- Born: December 15, 1830 Troy, New York, U.S.
- Died: January 11, 1917 (aged 86) New York City, New York, U.S.
- Education: Heidelberg University
- Parent(s): Charles Maverick Parker Cornelia Vanderburgh Parker

= James Vanderburgh Parker =

American heir and social leader

James Vanderburgh Parker (December 15, 1830 – January 11, 1917) was an American heir and social leader who was prominent in New York society during the Gilded Age.

==Early life==
Parker was born on December 15, 1830, in Troy, New York, and grew up "in the old Parker home at the southwest corner of Fifth Avenue and Fifteenth Street" near Stuyvesant Square. He was the third child born to Charles Maverick Parker (1797–1872) and Cornelia (née Vanderburgh) Parker (1807–1886), who married in Troy, New York, in 1826. Of the four children, he was the only to live to maturity.

His paternal grandparents were John Parker and Elizabeth (née Phillips) Parker of the "noted old Parker family of Boston" and his maternal grandparents were James Vanderburgh, the Town Clerk of Schodack and brother of Henry Vanderburgh, and Martha (née Strong) Vanderburgh of the old "Knickerbocker Dutch" Vanderburgh family of Albany.

==Career==
Parker received his education in France and at Heidelberg University in Heidelberg, Baden-Württemberg, which is Germany's oldest university. After his return from Germany, he became a member of many clubs and was reportedly an "expert amateur billiard player, whist player, pigeon shot and whip, and when the Coaching Club was organized by Col. William Jay, DeLancey Kane and others, Mr. Parker was one of its most enthusiastic members, turning out many smart teams for the club's annual parades."

==Personal life==
Parker, a "fashionable bachelor of Mrs. Astor's entourage", who never married, inherited a large share of the fortune which has enabled him to be a lifelong man of leisure. In 1892, Parker was included in Ward McAllister's "Four Hundred", purported to be an index of New York's best families, published in The New York Times. Conveniently, 400 was the number of people that could fit into Mrs. Astor's ballroom. Parker was noted as a "wit and a linguist" with a striking personal appearance due to his tall, military bearing and white hair. "He spoke French like a native and had the manners of a king."

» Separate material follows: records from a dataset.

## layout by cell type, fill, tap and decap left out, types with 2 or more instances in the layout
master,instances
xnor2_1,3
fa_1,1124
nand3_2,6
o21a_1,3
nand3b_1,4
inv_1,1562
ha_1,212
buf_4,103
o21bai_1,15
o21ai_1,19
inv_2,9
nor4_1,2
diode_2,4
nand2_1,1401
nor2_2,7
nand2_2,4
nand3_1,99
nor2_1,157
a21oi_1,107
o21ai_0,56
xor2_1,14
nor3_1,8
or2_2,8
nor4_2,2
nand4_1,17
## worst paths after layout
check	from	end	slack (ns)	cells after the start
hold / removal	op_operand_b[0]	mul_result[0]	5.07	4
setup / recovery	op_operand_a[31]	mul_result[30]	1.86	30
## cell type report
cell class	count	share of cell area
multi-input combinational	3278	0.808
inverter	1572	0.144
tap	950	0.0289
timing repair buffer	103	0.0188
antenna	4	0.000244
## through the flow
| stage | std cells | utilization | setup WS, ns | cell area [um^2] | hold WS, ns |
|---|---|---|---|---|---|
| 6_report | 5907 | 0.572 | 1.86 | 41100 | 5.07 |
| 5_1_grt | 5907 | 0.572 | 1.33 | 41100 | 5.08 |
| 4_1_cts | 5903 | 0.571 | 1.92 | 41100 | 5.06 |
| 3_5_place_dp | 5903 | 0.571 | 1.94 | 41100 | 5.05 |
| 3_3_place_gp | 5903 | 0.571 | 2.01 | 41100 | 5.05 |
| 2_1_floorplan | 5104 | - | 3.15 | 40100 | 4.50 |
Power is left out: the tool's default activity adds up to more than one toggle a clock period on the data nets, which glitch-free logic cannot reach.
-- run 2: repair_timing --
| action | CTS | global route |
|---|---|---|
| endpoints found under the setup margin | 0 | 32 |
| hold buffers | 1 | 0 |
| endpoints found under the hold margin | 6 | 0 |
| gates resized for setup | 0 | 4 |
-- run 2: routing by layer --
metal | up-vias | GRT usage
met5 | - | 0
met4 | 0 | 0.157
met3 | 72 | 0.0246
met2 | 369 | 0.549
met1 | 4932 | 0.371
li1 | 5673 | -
==> config.mk <==
export PLATFORM = sky130hd
export DESIGN_NAME = media_unit_flat
export DESIGN_NICKNAME = d
export VERILOG_FILES = /design/src/rtl/alu_pkg.sv /design/src/rtl/alu_op_if.sv /design/src/rtl/media_unit.sv /design/src/flat_wrapper.sv
export SDC_FILE = /design/constraint.sdc
export NUM_CORES = 1
export LEC_CHECK = 0
export ABC_AREA = 1
export BUFFER_PORTS_ARGS = -buffer_cell sky130_fd_sc_hd__buf_4
export CAP_MARGIN = 20
export CORE_UTILIZATION = 40
export CTS_BUF_LIST = sky130_fd_sc_hd__clkbuf_8
export CTS_CLUSTER_SIZE = 25
export DETAILED_ROUTE_END_ITERATION = 16
export PLACE_DENSITY_LB_ADDON = 0.15
export RECOVER_POWER = 100
export SLEW_MARGIN = 20
export SYNTH_ARGS = -nofsm -noshare
export SYNTH_HDL_FRONTEND = slang
export SYNTH_SLANG_ARGS = --single-unit
==> constraint.sdc <==
create_clock -name clk -period 13.9 [get_ports clk]
set_input_delay 2.78 -clock clk [delete_from_list [all_inputs] [get_ports clk]]
set_output_delay 2.78 -clock clk [all_outputs]
set_load 0.01 [all_outputs]
==> src/rtl/alu_pkg.sv <==
// ALU shared definitions
// Data widths, RISC-V opcodes and function codes, operation classes
// and the controller state encoding
package alu_pkg;

    localparam int XLEN = 32;              // Data word width

    typedef logic [31:0] word_t;           // Operand, result, immediate
    typedef logic [63:0] dword_t;          // Full product, MAC accumulator
    typedef logic [6:0]  opcode_t;
    typedef logic [2:0]  funct3_t;
    typedef logic [6:0]  funct7_t;

    // Opcodes accepted by the unit
    localparam opcode_t OP_REG       = 7'b0110011;  // R-type, RV32I and RV32M
    localparam opcode_t OP_IMM       = 7'b0010011;  // I-type integer
    localparam opcode_t OP_CUST_MAT  = 7'b0001011;  // Custom-0, MAC (matrix dropped)
    localparam opcode_t OP_CUST_POOL = 7'b0001111;  // Max and average pooling

    localparam funct7_t F7_MULDIV = 7'b0000001;     // RV32M marker

    // Which unit produces the result
    typedef enum logic [2:0] {
        CLS_INT,
        CLS_MUL,
        CLS_DIV,
        CLS_MAC,
        CLS_POOL,
        CLS_ILLEGAL
    } op_class_e;

    typedef enum logic [1:0] {
        S_IDLE,    // Waiting for a request
        S_EXEC,    // Operands latched, units evaluate
        S_DIV,     // Serial divide running
        S_HOLD     // Response valid until taken
    } ctrl_state_e;

endpackage

==> src/rtl/alu_op_if.sv <==
// Latched operation bus
// Controller drives the operands and function bits of the current
// operation, every execution unit reads them
`timescale 1ns/10ps

interface alu_op_if import alu_pkg::*; #(
    parameter int XLEN = alu_pkg::XLEN
);

    logic [XLEN-1:0] operand_a;   // rs1
    logic [XLEN-1:0] operand_b;   // rs2 or immediate
    funct3_t         funct3;
    logic            alt;         // funct7 bit 5, SUB and SRA select

    modport ctrl (
        output operand_a,
        output operand_b,
        output funct3,
        output alt
    );

    modport unit (
        input operand_a,
        input operand_b,
        input funct3,
        input alt
    );

endinterface

==> src/rtl/media_unit.sv <==
// Media unit
// Unsigned multiply-accumulate into a 64-bit accumulator, and
// max or floor-average pooling of two words
`timescale 1ns/10ps

module media_unit import alu_pkg::*; #(
    parameter int XLEN = alu_pkg::XLEN
) (
    input  logic            clk,
    input  logic            rst_n,
    input  logic            mac_en,
    input  logic            pool_en,
    alu_op_if.unit          op,
    output logic [XLEN-1:0] media_result
);

    dword_t            mac_acc;        // Cleared by reset only
    logic [2*XLEN-1:0] product;
    logic [XLEN-1:0]   mac_word;
    logic [XLEN:0]     pool_sum;
    logic [XLEN-1:0]   pool_word;

    assign product  = op.operand_a * op.operand_b;          // Unsigned
    assign mac_word = mac_acc[XLEN-1:0] + product[XLEN-1:0];

    assign pool_sum  = {1'b0, op.operand_a} + {1'b0, op.operand_b};
    assign pool_word = op.funct3[0] ? pool_sum[XLEN:1]      // Floor average
                                    : ((op.operand_a > op.operand_b) ? op.operand_a
                                                                     : op.operand_b);

    assign media_result = pool_en ? pool_word : mac_word;

    always_ff @(posedge clk or negedge rst_n) begin
        if (!rst_n)
            mac_acc <= '0;
        else if (mac_en)
            mac_acc <= mac_acc + product;
    end

endmodule

==> src/flat_wrapper.sv <==
// flat-port wrapper written by rule: the top's interface ports become plain ports
module media_unit_flat import alu_pkg::*;
#(
    parameter int XLEN = alu_pkg::XLEN
)
  (clk, rst_n, mac_en, pool_en, media_result, op_operand_a, op_operand_b, op_funct3, op_alt);
  alu_op_if #(.XLEN(XLEN)) op_i ();
  input  logic clk;
  input  logic rst_n;
  input  logic mac_en;
  input  logic pool_en;
  output logic [XLEN-1:0] media_result;
  input wire logic [$bits(op_i.operand_a)-1:0] op_operand_a;
  input wire logic [$bits(op_i.operand_b)-1:0] op_operand_b;
  input wire logic [$bits(op_i.funct3)-1:0] op_funct3;
  input wire logic [$bits(op_i.alt)-1:0] op_alt;
  assign op_i.operand_a = op_operand_a;
  assign op_i.operand_b = op_operand_b;
  assign op_i.funct3 = op_funct3;
  assign op_i.alt = op_alt;
  media_unit #(.XLEN(XLEN)) u_core (.clk(clk), .rst_n(rst_n), .mac_en(mac_en), .pool_en(pool_en), .op(op_i), .media_result(media_result));
endmodule
==> results.md, run 1 <==
- Syn. warnings: 0
- Status: finished, violations left
- Htree depth: 2
- F_max: 0.0739 GHz
- Crit path largest cell delay: ~0.55 ns
- Die Y: 242 µm
- Max Cap Viol: 2
- GRT Residual Overflow: 0
- Overall routing resource usage: 0.276
- Final worst slack: roughly 0.37 ns
- Reg2Reg Launch Point: u_core.mac_acc[0]
- Setup crit start kind: primary input
- Mean Syn Cell Area: 6.93 µm²
- Nets@finish: approximately 4,200
- Final Wtd Congestion: 0.954
- Root buf cell: clkbuf_8
- R2r setup slk: 10.68 ns
- Dpl ws: -0.0198 ns
- Largest register FFs: 32
- Initial antenna violation count: 2
- R2R Path End: u_core.mac_acc[16]
- Hold depth: 2
- Crit Path Category: in2out
- Max Clock Skew: 0.0124 ns
- Synth Net Count: 4,037
- Final HPWL DP: 68,000 µm
- Tcrit/Tclk final: 0.974
- Fin crit period: 13.53 ns
- Hold path startpoint: u_core.mac_acc[0]
- Final ANT Viol Nets: 0
- Asr flop ratio synth: 1.00
- Vias in the first global route: 22,200
- Buf/Inv on CP: 12
- Worst r2r path cells: 11
- Top Registers: u_core.mac_acc: 32 flops
- Synth unique cells: 51
- Largest net degree at the start of global routing: between 50 and 60
- Vias/cell: 4.98
- Die ar.: between 0.05 and 0.06 mm²
- Area Growth Syn to Fin: 14.1%
- FILL cells: about 5,800
- DRC violations left: 0
- Data arrival, critical path: 10.75 ns
- Cell count after synthesis: 3,335
- Slew Limit Fails: 85
- Tightest Pin Transition: 1.94 ns
- Failing checks: capacitance limit, slew limit
- #FFs+latches synth: 32
- Core Footprint: 0.0567 mm²
- Sequential area share after synthesis: 0.0347
- Worst Setup End Kind: output pin
- Drt total wl: 80,100 µm
- Most common cell on crit path: nand2_1
- Worst hold-check path type: reg2reg
- CP max stage cell: fa_1
- Hold Fails Final Rpt: 0
- Die X: 242 µm
- First-pass iteration count of the detailed router: 5
- 1st-iter DRT viols: 1,324
- Primary FF master, synth: dfrtp_1
- Post-synth EDFFs: 0
- Cell family with most CP delay: adder cells
- Drt wl/cell: 18.8 µm
- Total CTS buffers: 5
- FP Rows: 87
- Hold endpoint: u_core.mac_acc[0]
- CTS clk-pin slew, worst paths: 0.07 ns
- Vias: roughly 21,000
- Synthesized cell area: 0.0231 mm²
- Slew HR: -0.291
- TritonCTS clock tree: done
- Largest Register: u_core.mac_acc
- Final setup violating endpoints: 0
- Cells after DPL: 4,239
- Initial Util: 0.407
- CTS max path bufs: 2
- Crit Path Max Fanout: 18
- Share of cells above drive strength 1: 0.107
- Clk Latency, worst-skew pair: 0.31 ns
- CP required: 11.12 ns
- Sinks on Clock Net: 32
- # IOs: 104
- Final cell count without fillers: 4,254
- First-pass GRT wire length: 126,000 µm
- IO buf count: 100
<file path="src/logic/vlsu_pkg.sv">
// vector load/store unit package with bank geometry, beat limits and control encodings
package vlsu_pkg;

    // four 32-bit data memory banks side by side
    localparam int NUM_BANKS = 4;
    localparam int WORD_W = 32;

    // one vector register is one beat across all banks
    localparam int BEAT_W = NUM_BANKS * WORD_W;

    // widest register group (lmul = 4)
    localparam int GROUP_W = 512;

    // data memory word address
    localparam int ADDR_W = 12;

    localparam int MAX_BEATS = 4;
    localparam int BEAT_IDX_W = 2;

    // unit-stride opcodes only
    typedef enum logic [1:0] {
        LSU_IDLE = 2'd0,
        LSU_VLE  = 2'd1,
        LSU_VSE  = 2'd2
    } lsu_op_e;

    typedef enum logic [1:0] {
        S_IDLE  = 2'd0,
        S_STORE = 2'd1,
        S_LOAD  = 2'd2,
        S_DRAIN = 2'd3
    } lsu_state_e;

endpackage

</file>
<file path="src/logic/vlsu_ctrl.sv">
// vector load/store control FSM sequencing beats, memory strobes, capture and done
`timescale 1ns/1ns

module vlsu_ctrl (
    input  logic                            clk,
    input  logic                            nrst,
    input  logic                            start,
    input  vlsu_pkg::lsu_op_e               op,
    input  logic [2:0]                      lmul,
    output logic                            accept,
    output logic [vlsu_pkg::BEAT_IDX_W-1:0] beat_idx,
    output logic                            advance,
    output logic                            mem_write,
    output logic                            mem_read,
    output logic                            capture,
    output logic [vlsu_pkg::BEAT_IDX_W-1:0] capture_idx,
    output logic                            done,
    output logic                            busy
);

    vlsu_pkg::lsu_state_e            state;
    logic [vlsu_pkg::BEAT_IDX_W-1:0] last_idx;
    logic [vlsu_pkg::BEAT_IDX_W-1:0] lmul_last;
    logic                            strobe;
    logic                            last_beat;

    // register group size with other encodings falling back to one register
    always_comb begin
        case (lmul)
            3'd1:    lmul_last = vlsu_pkg::BEAT_IDX_W'(1);
            3'd2:    lmul_last = vlsu_pkg::BEAT_IDX_W'(vlsu_pkg::MAX_BEATS - 1);
            default: lmul_last = '0;
        endcase
    end

    assign busy = (state != vlsu_pkg::S_IDLE);
    assign accept = start && !busy && (op != vlsu_pkg::LSU_IDLE);
    assign strobe = mem_write || mem_read;
    assign last_beat = (beat_idx == last_idx);
    assign advance = strobe && !last_beat;

    always_ff @(posedge clk or negedge nrst) begin
        if (!nrst) begin
            state <= vlsu_pkg::S_IDLE;
            last_idx <= '0;
            beat_idx <= '0;
            mem_write <= 1'b0;
            mem_read <= 1'b0;
            done <= 1'b0;
        end else begin
            done <= 1'b0;
            case (state)
                vlsu_pkg::S_IDLE: begin
                    if (accept) begin
                        state <= (op == vlsu_pkg::LSU_VSE) ? vlsu_pkg::S_STORE : vlsu_pkg::S_LOAD;
                        last_idx <= lmul_last;
                        beat_idx <= '0;
                    end
                end
                vlsu_pkg::S_STORE, vlsu_pkg::S_LOAD: begin
                    if (!strobe) begin
                        mem_write <= (state == vlsu_pkg::S_STORE);
                        mem_read <= (state == vlsu_pkg::S_LOAD);
                    end else if (last_beat) begin
                        mem_write <= 1'b0;
                        mem_read <= 1'b0;
                        // loads wait one more cycle for the last read word
                        if (state == vlsu_pkg::S_STORE) begin
                            state <= vlsu_pkg::S_IDLE;
                            done <= 1'b1;
                        end else begin
                            state <= vlsu_pkg::S_DRAIN;
                        end
                    end else begin
                        beat_idx <= beat_idx + 1'b1;
                    end
                end
                default: begin
                    state <= vlsu_pkg::S_IDLE;
                    done <= 1'b1;
                end
            endcase
        end
    end

    // read data comes back one cycle after the strobe
    always_ff @(posedge clk or negedge nrst) begin
        if (!nrst) begin
            capture <= 1'b0;
            capture_idx <= '0;
        end else begin
            capture <= mem_read;
            capture_idx <= beat_idx;
        end
    end

    a_rw_exclusive: assert property (@(posedge clk) disable iff (!nrst)
        !(mem_write && mem_read));

    a_done_pulse: assert property (@(posedge clk) disable iff (!nrst)
        done |=> !done);

    a_accept_idle: assert property (@(posedge clk) disable iff (!nrst)
        accept |=> busy);

endmodule

</file>
<file path="src/logic/vlsu_addr_gen.sv">
// bank address generator holding the base and spreading each beat over four banks
`timescale 1ns/1ns

module vlsu_addr_gen (
    input  logic                            clk,
    input  logic                            nrst,
    input  logic                            accept,
    input  logic [vlsu_pkg::ADDR_W-1:0]     base_addr,
    input  logic [vlsu_pkg::BEAT_IDX_W-1:0] beat_idx,
    output logic [vlsu_pkg::ADDR_W-1:0]     bank_addr0,
    output logic [vlsu_pkg::ADDR_W-1:0]     bank_addr1,
    output logic [vlsu_pkg::ADDR_W-1:0]     bank_addr2,
    output logic [vlsu_pkg::ADDR_W-1:0]     bank_addr3
);

    logic [vlsu_pkg::ADDR_W-1:0] base_q;
    logic [vlsu_pkg::ADDR_W-1:0] beat_base;

    always_ff @(posedge clk or negedge nrst) begin
        if (!nrst) begin
            base_q <= '0;
        end else if (accept) begin
            base_q <= base_addr;
        end
    end

    // 4 words per beat, wraps around the top of memory
    assign beat_base = base_q + vlsu_pkg::ADDR_W'({beat_idx, 2'b00});

    assign bank_addr0 = beat_base;
    assign bank_addr1 = beat_base + vlsu_pkg::ADDR_W'(1);
    assign bank_addr2 = beat_base + vlsu_pkg::ADDR_W'(2);
    assign bank_addr3 = beat_base + vlsu_pkg::ADDR_W'(3);

endmodule

</file>
<file path="src/logic/vlsu_store_slicer.sv">
// store data slicer presenting one 128-bit beat per cycle as four bank words
`timescale 1ns/1ns

module vlsu_store_slicer (
    input  logic                         clk,
    input  logic                         nrst,
    input  logic                         accept,
    input  logic                         advance,
    input  logic [vlsu_pkg::GROUP_W-1:0] store_data,
    output logic [vlsu_pkg::WORD_W-1:0]  wdata0,
    output logic [vlsu_pkg::WORD_W-1:0]  wdata1,
    output logic [vlsu_pkg::WORD_W-1:0]  wdata2,
    output logic [vlsu_pkg::WORD_W-1:0]  wdata3
);

    logic [vlsu_pkg::GROUP_W-1:0] data_q;

    always_ff @(posedge clk or negedge nrst) begin
        if (!nrst) begin
            data_q <= '0;
        end else if (accept) begin
            data_q <= store_data;
        end else if (advance) begin
            // next register moves into the low slice
            data_q <= data_q >> vlsu_pkg::BEAT_W;
        end
    end

    // bank 0 gets the least significant word
    assign wdata0 = data_q[0*vlsu_pkg::WORD_W +: vlsu_pkg::WORD_W];
    assign wdata1 = data_q[1*vlsu_pkg::WORD_W +: vlsu_pkg::WORD_W];
    assign wdata2 = data_q[2*vlsu_pkg::WORD_W +: vlsu_pkg::WORD_W];
    assign wdata3 = data_q[3*vlsu_pkg::WORD_W +: vlsu_pkg::WORD_W];

endmodule

</file>
<file path="src/logic/vlsu_load_gather.sv">
// load gather assembling returned bank words into a zero-filled 512-bit register group
`timescale 1ns/1ns

module vlsu_load_gather (
    input  logic                            clk,
    input  logic                            nrst,
    input  logic                            accept,
    input  vlsu_pkg::lsu_op_e               op,
    input  logic                            capture,
    input  logic [vlsu_pkg::BEAT_IDX_W-1:0] capture_idx,
    input  logic [vlsu_pkg::WORD_W-1:0]     rdata0,
    input  logic [vlsu_pkg::WORD_W-1:0]     rdata1,
    input  logic [vlsu_pkg::WORD_W-1:0]     rdata2,
    input  logic [vlsu_pkg::WORD_W-1:0]     rdata3,
    output logic [vlsu_pkg::GROUP_W-1:0]    load_data
);

    logic [vlsu_pkg::BEAT_W-1:0] beat_word;

    assign beat_word = {rdata3, rdata2, rdata1, rdata0};

    // stores leave the last load result untouched
    always_ff @(posedge clk or negedge nrst) begin
        if (!nrst) begin
            load_data <= '0;
        end else if (accept && (op == vlsu_pkg::LSU_VLE)) begin
            // clear so beats past the group end read as zero
            load_data <= '0;
        end else if (capture) begin
            load_data[capture_idx*vlsu_pkg::BEAT_W +: vlsu_pkg::BEAT_W] <= beat_word;
        end
    end

    a_capture_idx: assert property (@(posedge clk) disable iff (!nrst)
        capture |-> !accept && !$isunknown({capture_idx, beat_word}));

endmodule

</file>
<file path="src/logic/vlsu_top.sv">
// vector load/store unit top connecting control, address, store and load datapaths
`timescale 1ns/1ns

module vlsu_top (
    input  logic                         clk,
    input  logic                         nrst,
    input  logic                         start,
    input  vlsu_pkg::lsu_op_e            op,
    input  logic [2:0]                   lmul,
    input  logic [vlsu_pkg::ADDR_W-1:0]  base_addr,
    input  logic [vlsu_pkg::GROUP_W-1:0] store_data,
    input  logic [vlsu_pkg::WORD_W-1:0]  rdata0,
    input  logic [vlsu_pkg::WORD_W-1:0]  rdata1,
    input  logic [vlsu_pkg::WORD_W-1:0]  rdata2,
    input  logic [vlsu_pkg::WORD_W-1:0]  rdata3,
    output logic [vlsu_pkg::ADDR_W-1:0]  bank_addr0,
    output logic [vlsu_pkg::ADDR_W-1:0]  bank_addr1,
    output logic [vlsu_pkg::ADDR_W-1:0]  bank_addr2,
    output logic [vlsu_pkg::ADDR_W-1:0]  bank_addr3,
    output logic [vlsu_pkg::WORD_W-1:0]  wdata0,
    output logic [vlsu_pkg::WORD_W-1:0]  wdata1,
    output logic [vlsu_pkg::WORD_W-1:0]  wdata2,
    output logic [vlsu_pkg::WORD_W-1:0]  wdata3,
    output logic                         mem_write,
    output logic                         mem_read,
    output logic [vlsu_pkg::GROUP_W-1:0] load_data,
    output logic                         done,
    output logic                         busy
);

    logic                            accept;
    logic [vlsu_pkg::BEAT_IDX_W-1:0] beat_idx;
    logic                            advance;
    logic                            capture;
    logic [vlsu_pkg::BEAT_IDX_W-1:0] capture_idx;

    vlsu_ctrl u_ctrl (
        .clk         (clk),
        .nrst        (nrst),
        .start       (start),
        .op          (op),
        .lmul        (lmul),
        .accept      (accept),
        .beat_idx    (beat_idx),
        .advance     (advance),
        .mem_write   (mem_write),
        .mem_read    (mem_read),
        .capture     (capture),
        .capture_idx (capture_idx),
        .done        (done),
        .busy        (busy)
    );

    vlsu_addr_gen u_addr_gen (
        .clk        (clk),
        .nrst       (nrst),
        .accept     (accept),
        .base_addr  (base_addr),
        .beat_idx   (beat_idx),
        .bank_addr0 (bank_addr0),
        .bank_addr1 (bank_addr1),
        .bank_addr2 (bank_addr2),
        .bank_addr3 (bank_addr3)
    );

    vlsu_store_slicer u_store_slicer (
        .clk        (clk),
        .nrst       (nrst),
        .accept     (accept),
        .advance    (advance),
        .store_data (store_data),
        .wdata0     (wdata0),
        .wdata1     (wdata1),
        .wdata2     (wdata2),
        .wdata3     (wdata3)
    );

    vlsu_load_gather u_load_gather (
        .clk         (clk),
        .nrst        (nrst),
        .accept      (accept),
        .op          (op),
        .capture     (capture),
        .capture_idx (capture_idx),
        .rdata0      (rdata0),
        .rdata1      (rdata1),
        .rdata2      (rdata2),
        .rdata3      (rdata3),
        .load_data   (load_data)
    );

endmodule

</file>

He owned a cottage in Newport, Rhode Island, known as "Sans Souci" and located on Merton Road where he was generally one of the first summer residents to open his cottage and one of the last to leave. In 1897, he publicly challenged the Newport Assessors to "come into court and show before a Judge that their valuation is fair and reasonable" as he felt the tax assessment was overvalued. In Newport, he was a member of the Newport Reading Room, where he socialized with August Belmont, C.C. Baldwin, and General Prescott Lawrence (who donated the land to build the Groton School). At the time of his death, he was considered one of Newport's oldest summer residents.

Parker died at his home, 253 Madison Avenue in New York City, on January 11, 1917, at the age of 86, leaving an estate worth $2,000,000. In his will, he left his Newport estate to Mrs. Evelyn Kimball Richmond, the wife of Harold A. Richmond of Provincetown, Massachusetts. His relatives contested the validity of the will as he later tore out the page of the will where he left the Newport home to Mrs. Richmond. After his death, Ogden Codman, the Boston architect and interior decorator, leased Sans Souci for the summer.